Cleveland is a city in the U.S. state of Texas, within Houston–The Woodlands–Sugar Land metropolitan area and Liberty County. The population was 7,471 at the 2020 census.

History 
In 1854, a church and convent were built by Father Peter La Cour near the town's present site. The town began forming in 1878 when Charles Lander Cleveland, a local judge, donated  of land to the Houston East & West Texas Railway (now part of the Union Pacific Railroad) for use as a stop, requesting that the town be named for him.  Since 1900 Cleveland has served as the junction of this line and the Gulf, Colorado and Santa Fe (now the BNSF Railway). The town was not incorporated until 1935.

The forests around Cleveland, including Sam Houston National Forest, which is located just to its north, are a resort for many inhabitants of the Houston area, who come to camp, hike, hunt, and fish. Cleveland has several historic sites and public recreational facilities, including two parks. The Austin Memorial Library Center offers a wide range of services to the community, and the Texan Theater and the annual livestock show and rodeo, Dairy Days, provide entertainment. Commercially, Cleveland has been a shipping point for timber, lumber, and lumber byproducts since the 1870s. A large medical community, oil, gas, cattle, farm products, and sand and gravel are important to the town's economy. The general trend toward urbanization of the entire area is reflected by the fact that in 1965 Liberty County was added to the Houston Standard Metropolitan Statistical Area. The population of Cleveland grew from 1,200 in 1930 to 7,605 according to the census of 2000.

In 2011, 19 young men and teens from Cleveland were arrested for gang rapes of an 11-year-old girl. Ultimately, 21 persons were found or pled guilty and received sentences ranging from life in prison to probation.

Geography and climate 
According to the United States Census Bureau, the city has a total area of , all land. Cleveland's northern boundary is made by the Sam Houston National Forest. The climate is characterized by hot, humid summers and generally mild to cool winters.  According to the Köppen climate classification system, Cleveland has a humid subtropical climate, Cfa on climate maps.

Demographics 

As of the 2020 United States census, there were 7,471 people, 2,729 households, and 1,873 families residing in the city.

As of the 2010 census, Cleveland had a population of 7,675.  The racial and ethnic makeup of the population was 45.7%  White, 23.7% Black, 1.3% Asian, 13.0% from other races, and 2.5% from two or more races; 27.8% was Hispanic or Latino of any race.

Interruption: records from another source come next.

Background: an optimization exercise with open tools, aiming at small area, a short achievable clock period and few clock cycles. Do not read the settings as production practice.
Function was not checked in any run shown here: the RTL went through the layout flow alone.
No activity file was given, so power comes from the tool's default toggle rates.

## design/flow/flow/run.sh

```bash
#!/bin/bash
# The standard layout (standard.sh runs ORFS from the standard synthesis to the
# final layout), with the smallest buffer, sky130_fd_sc_hd__buf_1, on each port.
export BUFFER_PORTS_ARGS="-buffer_cell sky130_fd_sc_hd__buf_1"
bash standard.sh > standard.log 2>&1
```

## design/flow/standard.sh

```bash
#!/bin/bash
# synth_recipe.tcl (not shown) runs the flow's synth.tcl, then flattens the netlist and writes it again
# the make line also repeats each setting of config.mk as NAME=value (left out here)
make -C /OpenROAD-flow-scripts/flow DESIGN_CONFIG=/design/flow/config.mk WORK_HOME=/design/flow/orfs CLKGATE_MAP_FILE= SYNTH_SCRIPT=/design/flow/synth_recipe.tcl "${@:-finish}"
```

## design/flow/config.mk

```make
export PLATFORM = sky130hd
export DESIGN_NAME = jkbus_io
export DESIGN_NICKNAME = jkbus_io
export VERILOG_FILES = /design/flow/design.v
export SDC_FILE = /design/flow/constraint.sdc
export NUM_CORES = 4
export LEC_CHECK = 0
export CAP_MARGIN = 20
export CORE_MARGIN = 2
export CORE_UTILIZATION = 35
export CTS_BUF_LIST = sky130_fd_sc_hd__clkbuf_8
export PLACE_DENSITY = 0.6
export SETUP_SLACK_MARGIN = 3.7
export SLEW_MARGIN = 20
export TNS_END_PERCENT = 3
```

## design/flow/constraint.sdc

```tcl
create_clock -name core_clock -period 8.0 [get_ports {clk}]
set_input_delay 1.6000 -clock core_clock [delete_from_list [all_inputs] [get_ports {clk}]]
set_output_delay 1.6000 -clock core_clock [all_outputs]
set_load 0.01 [all_outputs]
```
From an optimization exercise on the open Yosys and OpenROAD flow, aimed at small area, a short achievable clock period and few clock cycles per item; shortcuts taken in it are not production practice. The RTL was checked by simulation tests, not by an equivalence proof against the original design. No activity file was given, so power comes from the tool's default toggle rates.

== the previous run ==
// nco_phase_step
module nco_phase_step (
    input  wire        clk,
    input  wire        rst,         
    input  wire        in_valid,
    output wire        in_ready,
    input  wire [63:0] phase_in,
    input  wire [63:0] inc_in,
    output wire        out_valid,
    output reg  [63:0] phase_out,
    output reg  [31:0] p_out
);
    localparam [63:0] NAN64 = 64'h7FF8000000000000;
    localparam [31:0] NAN32 = 32'h7FC00000;
    localparam [53:0] YM1   = {1'b0, 1'b1, 52'h921FB54442D18};    
    localparam [53:0] YM2   = {1'b1, 52'h921FB54442D18, 1'b0};    
    reg         ready_q;
    assign in_ready = ready_q;
    wire accept = in_valid & ready_q;
    wire [10:0] i_ae = phase_in[62:52];
    wire [10:0] i_be = inc_in[62:52];
    wire in_slow = (i_ae >= 11'd1026) | (i_be >= 11'd1026) | (phase_in[63] ^ inc_in[63]);
    wire        i_gth = i_be[10:5] >  i_ae[10:5];
    wire        i_eqh = i_be[10:5] == i_ae[10:5];
    wire        i_gtl = i_be[4:0]  >  i_ae[4:0];
    reg         r0_valid, r0_slow, r0_gth, r0_eqh, r0_gtl;
    reg  [63:0] r0_a, r0_b;
    always @(posedge clk) begin
        r0_valid <= ~rst & accept;
        r0_slow  <= in_slow;
        r0_a     <= phase_in;
        r0_b     <= inc_in;
        r0_gth   <= i_gth;
        r0_eqh   <= i_eqh;
        r0_gtl   <= i_gtl;
    end
    wire [10:0] a_e = r0_a[62:52];
    wire [10:0] b_e = r0_b[62:52];
    wire        swap  = r0_gth | (r0_eqh & r0_gtl);     
    wire [10:0] a_ee = {a_e[10:1], a_e[0] | (a_e[10:1] == 10'd0)};
    wire [10:0] b_ee = {b_e[10:1], b_e[0] | (b_e[10:1] == 10'd0)};
    wire [10:0] d_ab = a_ee - b_ee;
    wire [10:0] d_ba = b_ee - a_ee;
    wire [5:0]  c_ab = (d_ab[10:6] != 5'd0) ? 6'd63 : d_ab[5:0];
    wire [5:0]  c_ba = (d_ba[10:6] != 5'd0) ? 6'd63 : d_ba[5:0];
    wire [62:0] bgo   = swap ? r0_b[62:0] : r0_a[62:0];
    wire [62:0] sml   = swap ? r0_a[62:0] : r0_b[62:0];
    wire        eff_sub = r0_a[63] ^ r0_b[63];
  ...
==> flow/config.mk <==
export PLATFORM = sky130hd
export DESIGN_NAME = nco_phase_step
export DESIGN_NICKNAME = nco_phase_step
export VERILOG_FILES = /design/flow/design.v
export SDC_FILE = /design/flow/constraint.sdc
export NUM_CORES = 4
export LEC_CHECK = 0
export CAP_MARGIN = 20
export CORE_MARGIN = 2
export CORE_UTILIZATION = 60
export SLEW_MARGIN = 20
==> flow/constraint.sdc <==
create_clock -name core_clock -period 25.0 [get_ports {clk}]
set_input_delay 5.0000 -clock core_clock [delete_from_list [all_inputs] [get_ports {clk}]]
set_output_delay 5.0000 -clock core_clock [all_outputs]
set_load 0.01 [all_outputs]
standard.sh (not shown) runs the stock make flow with config.mk's settings and CLKGATE_MAP_FILE= SYNTH_SCRIPT=/design/flow/synth_recipe.tcl, a recipe that flattens the netlist after the stock synthesis.
==> flow/flow/run.sh <==
#!/bin/bash
# The standard layout with two changes: buf_2 cells as the port buffers
# in place of the cell the resizer picks by default, and the resizer's
# setup repair asked to keep 19 ns of slack, which it would otherwise not
# try for at this clock period. The make output goes to standard.log; each
# ORFS step keeps its own log under orfs/logs/.
set -euo pipefail
bash standard.sh "BUFFER_PORTS_ARGS=-buffer_cell sky130_fd_sc_hd__buf_2" \
    SETUP_SLACK_MARGIN=19 finish > standard.log 2>&1
Testbench counts of the previous run, summed over its fixed seeds: cycles 3,248, items 3,200.
Edits applied to the flow inputs when going from the previous run to the current run:
diff --git a/flow/design.v b/flow/design.v
--- a/flow/design.v
+++ b/flow/design.v
@@ -186,32 +186,28 @@
             r3_s    <= (r2_s ^ neg) & ~r2_zero;
             r3_e    <= r2_zero ? 11'd1 : c_e;
             r3_m    <= c_m;
             r3_fm   <= ~r2_zero & c_ge25;
             r3_d26  <= ~r2_zero & c_ge26;
             r3_lp   <= c_lp;
             r3_nc   <= c_nc;
         end
     end
-    wire [10:0] ksub = 11'd897 - r3_e;
-    reg         r4_valid, r4_nan, r4_s, r4_fm, r4_sub;
+    reg         r4_valid, r4_nan, r4_s, r4_fm;
     reg  [52:0] r4_r;
     reg  [10:0] r4_eb;
-    reg  [4:0]  r4_ks;
     always @(posedge clk) begin
         r4_valid <= ~rst & r3_valid & ~loop;
         r4_nan   <= r3_nan;
         r4_s     <= r3_s;
         r4_fm    <= r3_fm;
-        r4_sub   <= ~r3_fm & ~(r3_m[52] & (r3_e >= 11'd897));
         r4_r     <= r;
         r4_eb    <= r3_fm ? 11'd1025 : r3_e;
-        r4_ks    <= (r3_e <= 11'd871) ? 5'd26 : ksub[4:0];
     end
     function automatic [6:0] lzc64(input [63:0] v);
         reg [1:0] c2 [0:31];
         reg [2:0] c4 [0:15];
         reg [3:0] c8 [0:7];
         reg [4:0] c16 [0:3];
         reg [5:0] c32 [0:1];
         integer i;
         begin
@@ -233,18 +229,21 @@
     wire [5:0]  lz = r4_fm ? lzr : 6'd0;
     wire [52:0] sh32 = lz[5] ? {r4_r[20:0], 32'd0} : r4_r;
     wire [52:0] sh16 = lz[4] ? {sh32[36:0], 16'd0} : sh32;
     wire [52:0] sh8  = lz[3] ? {sh16[44:0], 8'd0}  : sh16;
     wire [52:0] sh4  = lz[2] ? {sh8[48:0], 4'd0}   : sh8;
     wire [52:0] sh2  = lz[1] ? {sh4[50:0], 2'd0}   : sh4;
     wire [52:0] mn   = lz[0] ? {sh2[51:0], 1'd0}   : sh2;
     wire [10:0] en = r4_eb - {5'd0, lz};
     wire [63:0] ph = r4_nan ? NAN64 : {r4_s, mn[52] ? en : 11'd0, mn[51:0]};
+    wire        r4_sub = ~r4_fm & ~(r4_r[52] & (r4_eb >= 11'd897));
+    wire [10:0] ksub   = 11'd897 - r4_eb;
+    wire [4:0]  r4_ks  = (r4_eb <= 11'd871) ? 5'd26 : ksub[4:0];
     reg  [25:0] ts;
     integer     lv2;
     always @(*) begin
         ts = {r4_r[52:29], r4_r[28], r4_r[27:0] != 28'd0};
         for (lv2 = 0; lv2 < 5; lv2 = lv2 + 1) begin
             if (r4_ks[lv2])
                 ts = {26'd0, ts} >> (1 << lv2) |
                      {25'd0, (ts & ((26'd1 << (1 << lv2)) - 26'd1)) != 26'd0};
         end
Notes after the runs:
No stage failed in the current run, and the final checks on the layout all came back clean.
Lower wire length on met3 goes to the previous run over the current run.
Final net count was lower in the run labelled the current run.
Changes observed in the current run relative to the previous run: weighted congestion at the end of routability-driven global placement decreased by 0.030 relative to the old numbers; number of non-filler instances in the completed layout decreased by 2.1% relative to the old numbers.
Taking the previous run as the reference, in the current run clock latency reported for the late side of the worst-skew pair held steady, via count of the first global-routing pass down about 0.8%, sequential power lower, clock-buffer cell count moved up.
Area enclosed by the die boundary, the current run and the previous run: larger value in the previous run
Re combinational group share of total power: the current run is 0.2 points down on the previous run.
Testbench counts of the current run, summed over its fixed seeds: cycles 3,248, items 3,200.

Another version of the RTL of nco_phase_step (not shown whole).
Size in the first run: roughly 5100 cells after synthesis, ~580 flip-flops, about 230 I/O pins, ~0.040 sq mm of cells after synthesis.
==> flow/config.mk <==
export PLATFORM = sky130hd
export DESIGN_NAME = nco_phase_step
export DESIGN_NICKNAME = nco_phase_step
export VERILOG_FILES = /design/flow/design.v
export SDC_FILE = /design/flow/constraint.sdc
export NUM_CORES = 4
export LEC_CHECK = 0
export CAP_MARGIN = 20
export CORE_MARGIN = 2
export CORE_UTILIZATION = 40
export SLEW_MARGIN = 20
==> flow/constraint.sdc <==
create_clock -name core_clock -period 25.0 [get_ports {clk}]
set_input_delay 5.0000 -clock core_clock [delete_from_list [all_inputs] [get_ports {clk}]]
set_output_delay 5.0000 -clock core_clock [all_outputs]
set_load 0.01 [all_outputs]
run.sh (not shown) runs the stock make flow with config.mk's settings and CLKGATE_MAP_FILE= SYNTH_SCRIPT=/design/flow/synth_recipe.tcl, a recipe that flattens the netlist after the stock synthesis.
Stock flow here: none of the scripts above is used.
Testbench counts at the start, summed over its fixed seeds: cycles 3,248, items 3,200.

As of the census of 2000,  7,605 people, 2,645 households, and 1,758 families resided in the city. The population density was 1,580.5 people per square mile (610.5/km). The 2,976 housing units averaged 618.5 per square mile (238.9/km). The racial makeup of the city was 58.65% White, 27.13% African American, 0.33% Native American, 0.59% Asian, 11.58% from other races, and 1.72% from two or more races. Hispanics or Latino of any race were 20.51% of the population.

Of the 2,645 households, 34.0% had children under the age of 18 living with them, 42.4% were married couples living together, 19.0% had a female householder with no husband present, and 33.5% were not families. About 29.2% of all households were made up of individuals, and 13.9% had someone living alone who was 65 years of age or older. The average household size was 2.63 and the average family size was 3.27.

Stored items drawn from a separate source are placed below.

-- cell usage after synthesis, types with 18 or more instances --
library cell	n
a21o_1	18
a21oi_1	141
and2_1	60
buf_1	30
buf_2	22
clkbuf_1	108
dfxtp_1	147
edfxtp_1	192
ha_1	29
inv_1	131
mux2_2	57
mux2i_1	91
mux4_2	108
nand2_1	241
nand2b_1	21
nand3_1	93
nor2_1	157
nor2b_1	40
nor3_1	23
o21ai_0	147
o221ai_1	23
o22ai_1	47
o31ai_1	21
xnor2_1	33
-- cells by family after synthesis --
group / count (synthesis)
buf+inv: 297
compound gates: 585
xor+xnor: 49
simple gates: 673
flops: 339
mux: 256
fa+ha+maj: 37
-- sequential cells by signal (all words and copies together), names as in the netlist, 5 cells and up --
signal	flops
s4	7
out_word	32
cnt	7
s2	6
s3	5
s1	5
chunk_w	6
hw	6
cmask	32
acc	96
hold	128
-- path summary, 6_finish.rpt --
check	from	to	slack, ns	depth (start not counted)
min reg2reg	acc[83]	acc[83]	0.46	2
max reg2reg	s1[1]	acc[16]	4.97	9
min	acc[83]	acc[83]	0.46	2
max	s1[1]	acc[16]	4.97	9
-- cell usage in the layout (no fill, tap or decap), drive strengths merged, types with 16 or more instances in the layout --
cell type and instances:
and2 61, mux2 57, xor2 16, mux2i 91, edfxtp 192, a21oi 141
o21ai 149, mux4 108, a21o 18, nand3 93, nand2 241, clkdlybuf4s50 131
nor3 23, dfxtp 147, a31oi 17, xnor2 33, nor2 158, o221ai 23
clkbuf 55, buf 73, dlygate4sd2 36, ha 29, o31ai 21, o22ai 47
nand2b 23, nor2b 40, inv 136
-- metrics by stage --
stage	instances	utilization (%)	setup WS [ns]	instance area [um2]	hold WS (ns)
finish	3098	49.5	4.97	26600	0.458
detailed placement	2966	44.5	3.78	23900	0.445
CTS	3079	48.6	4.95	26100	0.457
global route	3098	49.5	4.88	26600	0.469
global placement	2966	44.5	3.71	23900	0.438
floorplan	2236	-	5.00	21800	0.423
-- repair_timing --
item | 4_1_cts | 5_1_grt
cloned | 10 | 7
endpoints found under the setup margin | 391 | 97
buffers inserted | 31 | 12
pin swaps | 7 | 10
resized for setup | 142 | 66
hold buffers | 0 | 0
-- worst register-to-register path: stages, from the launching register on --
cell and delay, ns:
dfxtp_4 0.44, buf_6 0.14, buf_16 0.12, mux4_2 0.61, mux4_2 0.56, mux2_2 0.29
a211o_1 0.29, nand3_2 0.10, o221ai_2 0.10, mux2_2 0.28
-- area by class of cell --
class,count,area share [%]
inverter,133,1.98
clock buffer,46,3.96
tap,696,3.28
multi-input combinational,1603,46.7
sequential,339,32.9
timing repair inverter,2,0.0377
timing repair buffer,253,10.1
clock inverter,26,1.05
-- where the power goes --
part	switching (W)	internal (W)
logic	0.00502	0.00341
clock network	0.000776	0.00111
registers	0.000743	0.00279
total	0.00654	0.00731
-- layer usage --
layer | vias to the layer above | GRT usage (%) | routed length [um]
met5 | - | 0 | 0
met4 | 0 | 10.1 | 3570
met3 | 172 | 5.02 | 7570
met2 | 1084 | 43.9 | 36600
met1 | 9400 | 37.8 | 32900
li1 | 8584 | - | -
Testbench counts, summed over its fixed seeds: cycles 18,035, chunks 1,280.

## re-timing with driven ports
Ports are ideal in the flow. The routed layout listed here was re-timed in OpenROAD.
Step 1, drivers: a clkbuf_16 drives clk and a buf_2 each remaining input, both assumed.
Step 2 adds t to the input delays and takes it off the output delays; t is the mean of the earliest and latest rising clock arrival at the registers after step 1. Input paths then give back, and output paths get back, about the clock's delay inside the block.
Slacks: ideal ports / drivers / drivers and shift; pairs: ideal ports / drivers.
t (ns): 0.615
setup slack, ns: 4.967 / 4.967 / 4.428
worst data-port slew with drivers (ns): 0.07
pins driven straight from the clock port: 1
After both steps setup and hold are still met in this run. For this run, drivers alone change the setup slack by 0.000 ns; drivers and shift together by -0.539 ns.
From an optimization exercise on the open Yosys and OpenROAD flow, aimed at small area, a short achievable clock period and few clock cycles; shortcuts taken in it are not production practice.
RTL that was checked went through simulation tests only; none was proved equivalent to the original.

==> inputs of 07-13 <==
Design bmp_reduce, start of the top module:
module bmp_reduce #(
    parameter MAXW = 128
) (
    input  wire       clk,
    input  wire       rst,
    input  wire       start,
    input  wire [7:0] cfg_width,      
    input  wire       cfg_bpp4,       
    input  wire [1:0] cfg_dither,     
    input  wire [6:0] cfg_bright,     
    input  wire [6:0] cfg_contrast,   
    input  wire       cfg_order,      
    input  wire       cfg_invert,     
    input  wire       in_valid,
    output wire       in_ready,
    input  wire [7:0] in_b,
    input  wire [7:0] in_g,
    input  wire [7:0] in_r,
    output reg        out_valid,
    input  wire       out_ready,
    output wire [7:0] out_data
);
    reg [7:0] width;
    reg       bpp4;
    reg [1:0] dither;
    reg [6:0] bright;
    reg [6:0] contrast;
    reg       order;
    reg       invert;
    always @(posedge clk) begin
        if (start) begin
            width    <= cfg_width;
            bpp4     <= cfg_bpp4;
            dither   <= cfg_dither;
            bright   <= cfg_bright;
            contrast <= cfg_contrast;
            order    <= cfg_order;
            invert   <= cfg_invert;
        end
    end
    wire [7:0] wm1    = width - 8'd1;
    wire       fsmode = !bpp4 && dither[0];
    reg        in_ready_r;
    reg  [7:0] xi;           
    reg  [6:0] g;            
    reg  [1:0] z;            
    assign in_ready = in_ready_r;
    wire accept = in_valid && in_ready_r;
    wire pop    = out_valid && out_ready;
    wire       last_in = (xi == wm1);
    wire       done_in = bpp4 ? (xi[0] || last_in) : (&xi[2:0] || last_in);
    wire [7:0] xi_inc  = xi + 8'd1;
    wire       done_nx = last_in ? (wm1 == 8'd0)
                       : bpp4 ? (xi_inc[0] || xi_inc == wm1)
                              : (&xi_inc[2:0] || xi_inc == wm1);
    wire [2:0] s0 = {1'b0, z} + {2'b0, done_in};
    wire [2:0] s1 = s0 + {2'b0, done_nx};
    wire ok_a0 = pop ? (s0 <= 3'd4) : (s0 <= 3'd3);
    wire ok_a1 = pop ? (s1 <= 3'd4) : (s1 <= 3'd3);
  ...
Settings: LEC_CHECK=0, CAP_MARGIN=20, CORE_MARGIN=2, CORE_UTILIZATION=60, CTS_CLUSTER_DIAMETER=80, CTS_CLUSTER_SIZE=30, SLEW_MARGIN=20; clock period 46.0 ns.
standard.sh (not shown) runs the stock make flow with config.mk's settings and CLKGATE_MAP_FILE= SYNTH_SCRIPT=/design/flow/synth_recipe.tcl, a recipe that flattens the netlist after the stock synthesis.
==> flow/flow/run.sh <==
#!/bin/bash
# Standard layout, but the port buffers are buf_2 cells instead of the
# buffer_ports default (clkdlybuf4s50_1), which is slower and larger.
set -euo pipefail
export BUFFER_PORTS_ARGS="-buffer_cell sky130_fd_sc_hd__buf_2"
bash standard.sh > flow_standard.log 2>&1
==> 05-20: changes against 07-13 <==
--- a/flow/design.v
+++ b/flow/design.v
@@ -39,58 +39,70 @@
         end
     end
     wire [7:0] wm1    = width - 8'd1;
     wire       fsmode = !bpp4 && dither[0];
     reg        in_ready_r;
+    reg        va;           
+    reg        da;           
+    reg        pr;           
     reg  [7:0] xi;           
     reg  [6:0] g;            
-    reg  [1:0] z;            
+    reg  [1:0] zl;           
     assign in_ready = in_ready_r;
     wire accept = in_valid && in_ready_r;
     wire pop    = out_valid && out_ready;
-    wire       last_in = (xi == wm1);
-    wire       done_in = bpp4 ? (xi[0] || last_in) : (&xi[2:0] || last_in);
-    wire [7:0] xi_inc  = xi + 8'd1;
-    wire       done_nx = last_in ? (wm1 == 8'd0)
-                       : bpp4 ? (xi_inc[0] || xi_inc == wm1)
-                              : (&xi_inc[2:0] || xi_inc == wm1);
-    wire [2:0] s0 = {1'b0, z} + {2'b0, done_in};
-    wire [2:0] s1 = s0 + {2'b0, done_nx};
-    wire ok_a0 = pop ? (s0 <= 3'd4) : (s0 <= 3'd3);
-    wire ok_a1 = pop ? (s1 <= 3'd4) : (s1 <= 3'd3);
-    wire space_ok = accept ? ok_a1 : ok_a0;
-    wire g_wrap   = ({1'b0, g} >= wm1);
+    wire [7:0] xi_nx  = (xi == wm1) ? 8'd0 : xi + 8'd1;
+    wire [7:0] xc     = va ? xi_nx : xi;                  
+    wire [7:0] xc_nx  = (xc == wm1) ? 8'd0 : xc + 8'd1;
+    wire       dn0    = (xc == wm1) || (bpp4 ? xc[0] : &xc[2:0]);
+    wire       dn1    = (xc_nx == wm1) || (bpp4 ? xc_nx[0] : &xc_nx[2:0]);
+    wire [2:0] zc     = {1'b0, zl} + {2'b0, da} - {2'b0, pr};    
+    wire [2:0] c0  = zc + {2'b0, dn0};
+    wire [2:0] c1  = c0 + {2'b0, dn1};
+    wire ok00 = (c0 <= 3'd3);
+    wire ok01 = (c0 <= 3'd4);
+    wire ok10 = (c1 <= 3'd3);
+    wire ok11 = (c1 <= 3'd4);
+    wire [6:0] gn = va ? 7'd1 : ({1'b0, g} >= wm1) ? 7'd1 : g + 7'd1;
+    wire g_wrap   = ({1'b0, gn} >= wm1);
     wire w_small  = (wm1[7:1] == 7'd0);
-    wire phase_ok = !fsmode || (w_small ? !accept : (accept || g_wrap));
+    wire ph0 = !fsmode || (!w_small && g_wrap) || w_small;    
+    wire ph1 = !fsmode || !w_small;                           
+    wire rdy_a0 = ph0 && (out_ready && out_valid ? ok01 : ok00);
+    wire rdy_a1 = ph1 && (out_ready && out_valid ? ok11 : ok10);
     always @(posedge clk) begin
         if (rst) begin
             in_ready_r <= 1'b0;
-            z          <= 2'd0;
+            va         <= 1'b0;
+            da         <= 1'b0;
+            pr         <= 1'b0;
+            zl         <= 2'd0;
         end else begin
-            in_ready_r <= start || (phase_ok && space_ok);
-            z          <= z + {1'b0, accept && done_in} - {1'b0, pop};
+            in_ready_r <= start || (accept ? rdy_a1 : rdy_a0);
+            va         <= accept;
+            da         <= accept && dn0;
+            pr         <= pop;
+            zl         <= zc[1:0];
         end
     end
     always @(posedge clk) begin
         if (start) begin
             xi <= 8'd0;
             g  <= 7'h7f;
         end else begin
-            if (accept)
-                xi <= last_in ? 8'd0 : xi_inc;
-            g <= (accept || g_wrap) ? 7'd1 : g + 7'd1;
+            if (va)
+                xi <= xi_nx;
+            g <= gn;
         end
     end
-    reg va, vb, ve, v2;
+    reg vb, ve, v2;
     always @(posedge clk) begin
         if (rst) begin
-            va <= 1'b0;
             vb <= 1'b0;
             ve <= 1'b0;
             v2 <= 1'b0;
         end else begin
-            va <= accept;
             vb <= va;
             ve <= vb && !bpp4;
             v2 <= ve;
         end
     end
@@ -828,33 +840,45 @@
         if (proc)
             acc <= packed_byte;
     end
     wire       push = proc && byte_done;
     wire [7:0] pd   = packed_byte ^ {8{invert}};
-    reg  [1:0] n;
-    reg  [7:0] q0, q1, q2;
+    reg  [7:0] q0, s0, s1;
+    reg        k1, k2;
+    reg        rp, wp;
     assign out_data = q0;
+    wire       take    = out_ready || !out_valid;      
+    wire [7:0] s_rd    = rp ? s1 : s0;
     always @(posedge clk) begin
-        if (pop ? (n >= 2'd2) : 1'b0)
-            q0 <= q1;
-        else if (pop || n == 2'd0)
-            q0 <= pd;
-        if (pop ? (n == 2'd3) : 1'b0)
-            q1 <= q2;
-        else if (pop ? (n == 2'd2) : (n == 2'd1))
-            q1 <= pd;
-        if (pop ? (n == 2'd3) : (n == 2'd2))
-            q2 <= pd;
+        if (take)
+            q0 <= k1 ? s_rd : pd;
+        if (push && !wp)
+            s0 <= pd;
+        if (push && wp)
+            s1 <= pd;
     end
-    wire [1:0] n_next = n + {1'b0, push} - {1'b0, pop};
+    wire k_in_t  = push && k1;         
+    wire k_in_h  = push;               
     always @(posedge clk) begin
         if (rst) begin
-            n         <= 2'd0;
             out_valid <= 1'b0;
+            k1        <= 1'b0;
+            k2        <= 1'b0;
+            rp        <= 1'b0;
+            wp        <= 1'b0;
         end else begin
-            n         <= n_next;
-            out_valid <= (n_next != 2'd0);
+            if (take) begin
+                out_valid <= k1 || push;
+                k1 <= k2 || k_in_t;
+                k2 <= k2 && k_in_t;
+                rp <= rp ^ k1;
+                wp <= wp ^ k_in_t;
+            end else begin
+                k1 <= k1 || k_in_h;
+                k2 <= k2 || (k1 && k_in_h);
+                wp <= wp ^ k_in_h;
+            end
         end
     end
 endmodule
 module bmp_reduce_enc (input wire [6:0] m, output reg [5:0] c);
     always @(*) begin
@@ -1184,9 +1208,8 @@
     input  wire [7:0] v,
     input  wire       neg,
     input  wire [5:0] mag,
     output wire [7:0] r
 );
-    wire [8:0] dif = {1'b0, v} - {3'b0, mag};
-    wire [8:0] sum = {1'b0, v} + {3'b0, mag};
-    assign r = neg ? (dif[8] ? 8'd0 : dif[7:0]) : (sum[8] ? 8'd255 : sum[7:0]);
+    wire [8:0] s = {1'b0, v} + ({3'b0, mag} ^ {9{neg}}) + {8'd0, neg};
+    assign r = s[8] ? {8{!neg}} : s[7:0];
 endmodule
CTS_CLUSTER_DIAMETER = 50   (was 80)
CTS_CLUSTER_SIZE = 36   (was 30)
==> results.txt <==
|  | 05-20 | 07-13 |
|---|---|---|
| DRT iter0 DRCs | 1694 | 1617 |
| Starting density of the core | 60.5% | 60.4% |
| Final instance area | 45600 um2 | 44000 um2 |
| Signal buf overhead | 1.06% | 1.05% |
| Floorplan die area | 71000 um2 | 70900 um2 |
| Synth Area in Adders | 17.7% | 18.0% |
| Run status | timing/DRC/antenna clean | timing/DRC/antenna clean |
| Share of cells above drive strength 1 | 10.7% | 7.39% |
| Clock-pin slew of the registers on the worst-case setup and hold paths | 0.10 ns | 0.11 ns |
| Die outline width | 266 um | 266 um |
| Worst R2R Start | contrast[1] | contrast[0] |
| Post-synthesis cell count | 3541 | 3626 |
Testbench counts of 05-20, summed over its fixed seeds: cycles 30,096.
For 07-13, only the layout was checked, not whether the RTL still works.

==> what the ideal ports hide <==
Ports are ideal in the flow. The routed layouts listed here were re-timed in OpenROAD.
Step 1 assumes that a clkbuf_16 drives the clock port and a buf_2 every other input.
Step 2 adds t to the input delays and takes it off the output delays; t is the mean of the earliest and latest rising clock arrival at the registers after step 1. Input paths then give back, and output paths get back, about the clock's delay inside the block.
Three values: ideal, step 1, step 2; two values: the first two.
run	t, ns	setup WS [ns]	worst hold slack (ns)	slew at the worst register clock pin (ns)	cell pins on the clock port's net
07-13	0.692	35.496 / 35.528 / 34.847	0.323 / 0.323 / 0.323	0.11 / 0.11	1
05-20	0.703	35.633 / 35.570 / 35.299	0.300 / 0.300 / 0.300	0.11 / 0.11	1
After both steps every run listed still meets setup and hold. The setup slack of 07-13, which loses most, moves by +0.032 ns with the drivers and by -0.649 ns with both steps.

In the city, the population was distributed 27.4% under the age of 18, 10.7% from 18 to 24, 29.6% from 25 to 44, 18.3% from 45 to 64, and 14.0% who were 65 years of age or older. The median age was 33 years. For every 100 females, there were 101.0 males. For every 100 females age 18 and over, there were 101.7 males.

The median income for a household in the city was $24,164, and for a family was $28,527. Males had a median income of $28,385 versus $17,889 for females. The per capita income for the city was $13,562. About 19.3% of families and 22.4% of the population were below the poverty line, including 31.8% of those under age 18 and 16.1% of those age 65 or over.

Government 
Cleveland operates under the council-manager form of government. Under this system, the mayor and five council members appoint the city manager, who acts as the chief executive officer of the government. The city manager carries out policy and administers city programs. All department heads, including the city attorney, police chief, and fire chief, are ultimately responsible to the city manager. All city council positions are officially nonpartisan. The city operates and maintains these divisions:

 Administration
 Police
 Fire/EMS
 Water and sewer utilities
 Streets
 Building inspection and code enforcement
 Library
 Parks
 Airport
 Cemetery

The Cleveland Unit, a prison for men privately operated by the GEO Group, Inc. on behalf of the Texas Department of Criminal Justice, is in the city,  from downtown Cleveland.

Education 
The city served by the Cleveland Independent School District.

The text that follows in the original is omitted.